Even without further clarity on a stand-alone ITC, a tax credit is still available for energy storage that is tied with solar projects, but it is limited by how much the batteries are charged by renewable energy. Being able to include the cost of batteries in such projects, combined with an expectation of continued cost declines for solar and storage systems, could make 2019 a record year for solar-plus-storage deployments, Ravi Manghani, director, energy storage at Wood Mackenzie Power & Renewables, told Utility Dive.

While it is important not to downplay the potential impact of FERC Order 841 on the energy storage market, “utility procurements are more attractive because they have a bankability advantage over merchant projects,” Manghani said. The security provided by a utility off take contract allows a developer to significantly lower their capital costs.

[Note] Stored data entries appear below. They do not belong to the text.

## src/rtl/tmr_pkg.sv

```systemverilog
`timescale 1ns/1ps
package tmr_pkg;
  localparam int PSC_W     = 10;
  localparam int UNIE_BIT  = 5;
  localparam int UNF_BIT   = 8;

  // terminal count of the prescaler for a 3-bit ratio code
  function automatic logic [PSC_W-1:0] psc_limit(input logic [2:0] code);
    case (code)
      3'd0:    psc_limit = PSC_W'(3);
      3'd1:    psc_limit = PSC_W'(15);
      3'd2:    psc_limit = PSC_W'(63);
      3'd3:    psc_limit = PSC_W'(255);
      default: psc_limit = PSC_W'(1023);
    endcase
  endfunction
endpackage

```

## src/rtl/tmr_prescaler.sv

```systemverilog
`timescale 1ns/1ps
module tmr_prescaler
  import tmr_pkg::*;
(
  input  logic       clk,
  input  logic       rst_n,
  input  logic       run,
  input  logic [2:0] code,
  output logic       tick
);
  logic [PSC_W-1:0] div_q, div_d;

  assign tick = run && (div_q >= psc_limit(code));

  always_comb begin
    if (!run || tick) div_d = '0;
    else              div_d = div_q + PSC_W'(1);
  end

  always_ff @(posedge clk or negedge rst_n) begin
    if (!rst_n) div_q <= '0;
    else        div_q <= div_d;
  end


  psc_restart_chk: assert property (@(posedge clk) disable iff (!rst_n)
    !run |=> !tick);
endmodule

```

## src/rtl/tmr_channel.sv

```systemverilog
`timescale 1ns/1ps
module tmr_channel
  import tmr_pkg::*;
#(
  parameter int CNT_W = 32
) (
  input  logic             clk,
  input  logic             rst_n,
  input  logic             run,
  input  logic             rl_we,
  input  logic             cnt_we,
  input  logic             ctl_we,
  input  logic [31:0]      wdata,
  output logic [CNT_W-1:0] reload_o,
  output logic [CNT_W-1:0] count_o,
  output logic [15:0]      ctl_o,
  output logic             irq_o
);
  logic [CNT_W-1:0] reload_q, reload_d, cnt_q, cnt_d;
  logic [2:0]       psel_q, psel_d;
  logic             unie_q, unie_d, unf_q, unf_d;
  logic             tick, uflow;

  tmr_prescaler psc_i (
    .clk  (clk),
    .rst_n(rst_n),
    .run  (run),
    .code (psel_q),
    .tick (tick)
  );

  assign uflow = tick && (cnt_q == '0);

  always_comb begin
    reload_d = rl_we ? wdata[CNT_W-1:0] : reload_q;
    if (cnt_we)     cnt_d = wdata[CNT_W-1:0];
    else if (uflow) cnt_d = reload_q;
    else if (tick)  cnt_d = cnt_q - CNT_W'(1);
    else            cnt_d = cnt_q;
    psel_d = ctl_we ? wdata[2:0] : psel_q;
    unie_d = ctl_we ? wdata[UNIE_BIT] : unie_q;
    // software may only clear; a new underflow always wins
    unf_d  = (ctl_we ? (unf_q & wdata[UNF_BIT]) : unf_q) | uflow;
  end

  always_ff @(posedge clk or negedge rst_n) begin
    if (!rst_n) begin
      reload_q <= '1;
      cnt_q    <= '1;
      psel_q   <= '0;
      unie_q   <= 1'b0;
      unf_q    <= 1'b0;
    end else begin
      reload_q <= reload_d;
      cnt_q    <= cnt_d;
      psel_q   <= psel_d;
      unie_q   <= unie_d;
      unf_q    <= unf_d;
    end
  end

  assign reload_o = reload_q;
  assign count_o  = cnt_q;
  assign ctl_o    = {7'b0, unf_q, 2'b0, unie_q, 2'b0, psel_q};
  assign irq_o    = unf_q & unie_q;


  cnt_hold_chk: assert property (@(posedge clk) disable iff (!rst_n)
    (!run && !cnt_we) |=> $stable(cnt_q));

  uflow_reload_chk: assert property (@(posedge clk) disable iff (!rst_n)
    (uflow && !cnt_we) |=> (unf_q && cnt_q == $past(reload_q)));

  unf_cause_chk: assert property (@(posedge clk) disable iff (!rst_n)
    $rose(unf_q) |-> $past(uflow));

  unf_sticky_chk: assert property (@(posedge clk) disable iff (!rst_n)
    (ctl_we && !unf_q && !uflow) |=> !unf_q);

  set_wins_chk: assert property (@(posedge clk) disable iff (!rst_n)
    (uflow && ctl_we) |=> unf_q);
endmodule

```

## src/rtl/tmr_unit.sv

```systemverilog
`timescale 1ns/1ps
module tmr_unit #(
  parameter int NUM_CH     = 3,
  parameter int ALT_LAYOUT = 0,
  parameter int ADDR_W     = 8
) (
  input  logic              clk,
  input  logic              rst_n,
  input  logic              bus_we,
  input  logic [ADDR_W-1:0] bus_addr,
  input  logic [31:0]       bus_wdata,
  output logic [31:0]       bus_rdata,
  output logic [NUM_CH-1:0] irq
);
  localparam int CNT_W     = 32;
  localparam int START_OFS = (ALT_LAYOUT != 0) ? 2 : 4;
  localparam int CH_BASE   = (ALT_LAYOUT != 0) ? 4 : 8;
  localparam int CH_STRIDE = 12;

  logic [1:0]        rs_q;
  logic              rst_i_n;
  logic [NUM_CH-1:0] run_q, run_d;
  logic              start_hit;
  logic [NUM_CH-1:0] hit_rl, hit_cnt, hit_ctl;
  logic [CNT_W-1:0]  reload_v [NUM_CH];
  logic [CNT_W-1:0]  count_v  [NUM_CH];
  logic [15:0]       ctl_v    [NUM_CH];

  // asynchronous assertion, synchronous release
  always_ff @(posedge clk or negedge rst_n) begin
    if (!rst_n) rs_q <= 2'b00;
    else        rs_q <= {rs_q[0], 1'b1};
  end
  assign rst_i_n = rs_q[1];

  assign start_hit = (bus_addr == ADDR_W'(START_OFS));

  always_comb run_d = (bus_we && start_hit) ? bus_wdata[NUM_CH-1:0] : run_q;

  always_ff @(posedge clk or negedge rst_i_n) begin
    if (!rst_i_n) run_q <= '0;
    else          run_q <= run_d;
  end

  for (genvar i = 0; i < NUM_CH; i++) begin : g_ch
    assign hit_rl[i]  = (bus_addr == ADDR_W'(CH_BASE + CH_STRIDE*i));
    assign hit_cnt[i] = (bus_addr == ADDR_W'(CH_BASE + CH_STRIDE*i + 4));
    assign hit_ctl[i] = (bus_addr == ADDR_W'(CH_BASE + CH_STRIDE*i + 8));

    tmr_channel #(.CNT_W(CNT_W)) ch_i (
      .clk     (clk),
      .rst_n   (rst_i_n),
      .run     (run_q[i]),
      .rl_we   (bus_we && hit_rl[i]),
      .cnt_we  (bus_we && hit_cnt[i]),
      .ctl_we  (bus_we && hit_ctl[i]),
      .wdata   (bus_wdata),
      .reload_o(reload_v[i]),
      .count_o (count_v[i]),
      .ctl_o   (ctl_v[i]),
      .irq_o   (irq[i])
    );
  end

  always_comb begin
    bus_rdata = '0;
    if (start_hit) bus_rdata = 32'(run_q);
    for (int i = 0; i < NUM_CH; i++) begin
      if (hit_rl[i])  bus_rdata = reload_v[i];
      if (hit_cnt[i]) bus_rdata = count_v[i];
      if (hit_ctl[i]) bus_rdata = 32'(ctl_v[i]);
    end
  end


  start_wr_chk: assert property (@(posedge clk) disable iff (!rst_i_n)
    (bus_we && start_hit) |=> (run_q == $past(bus_wdata[NUM_CH-1:0])));
endmodule

```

In addition, the legislatively mandated step down of the ITC provides a strong near term impetus for getting projects in the ground sooner rather than later. To be eligible for the ITC at current levels, a project has to be in construction by 2023. That means “a lot of that procurement will have to happen this year,” Manghani said.

Taking on gas generation

In addition to the paired-storage market, Manghani sees strong growth potential for energy storage to replace gas-fired peaking plants. Using aggressive assumptions of battery storage cost declines of 10% to 12% every year through 2026, the share of new peaker capacity taken by batteries could rise to as much as 80%, he said.

According to Brattle’s modeling, some systems with high renewable energy deployments in the late 2020s and 2030s could be short of peaking capacity and be in a position to benefit from the ability to store excess generation during periods of high renewable generation to reduce waste due to curtailment.

Peaker replacement could become an increasingly attractive option for utilities, especially in states with “super targets,” that is, states with renewable portfolio standards of 50% or more, such as California and Hawaii, Timothy Fox, vice president at ClearView Energy Partners, told Utility Dive.

Even with relatively conservative projections of 6% to 8% annual energy storage cost decreases, Wood Mackenzie projects energy storage could threaten up to 6.4 GW of peaking capacity needs by 2026.

“That said, I don’t want to limit importance of 841,” Manghani said. The order “effectively creates more long-term and consistent opportunities for energy storage in wholesale power markets.” But, he added, those market will be “additive,” that is, in addition to the opportunities on the contracted side. It will not be until about mid-2020s that energy storage will be economically competitive with other forms of merchant generation, he said.

As Fox noted, “reforms to regional electricity market regulatory constructs can enable energy storage participation in the wholesale electricity markets,” but “state-led storage deployment targets or incentives can drive buildout.”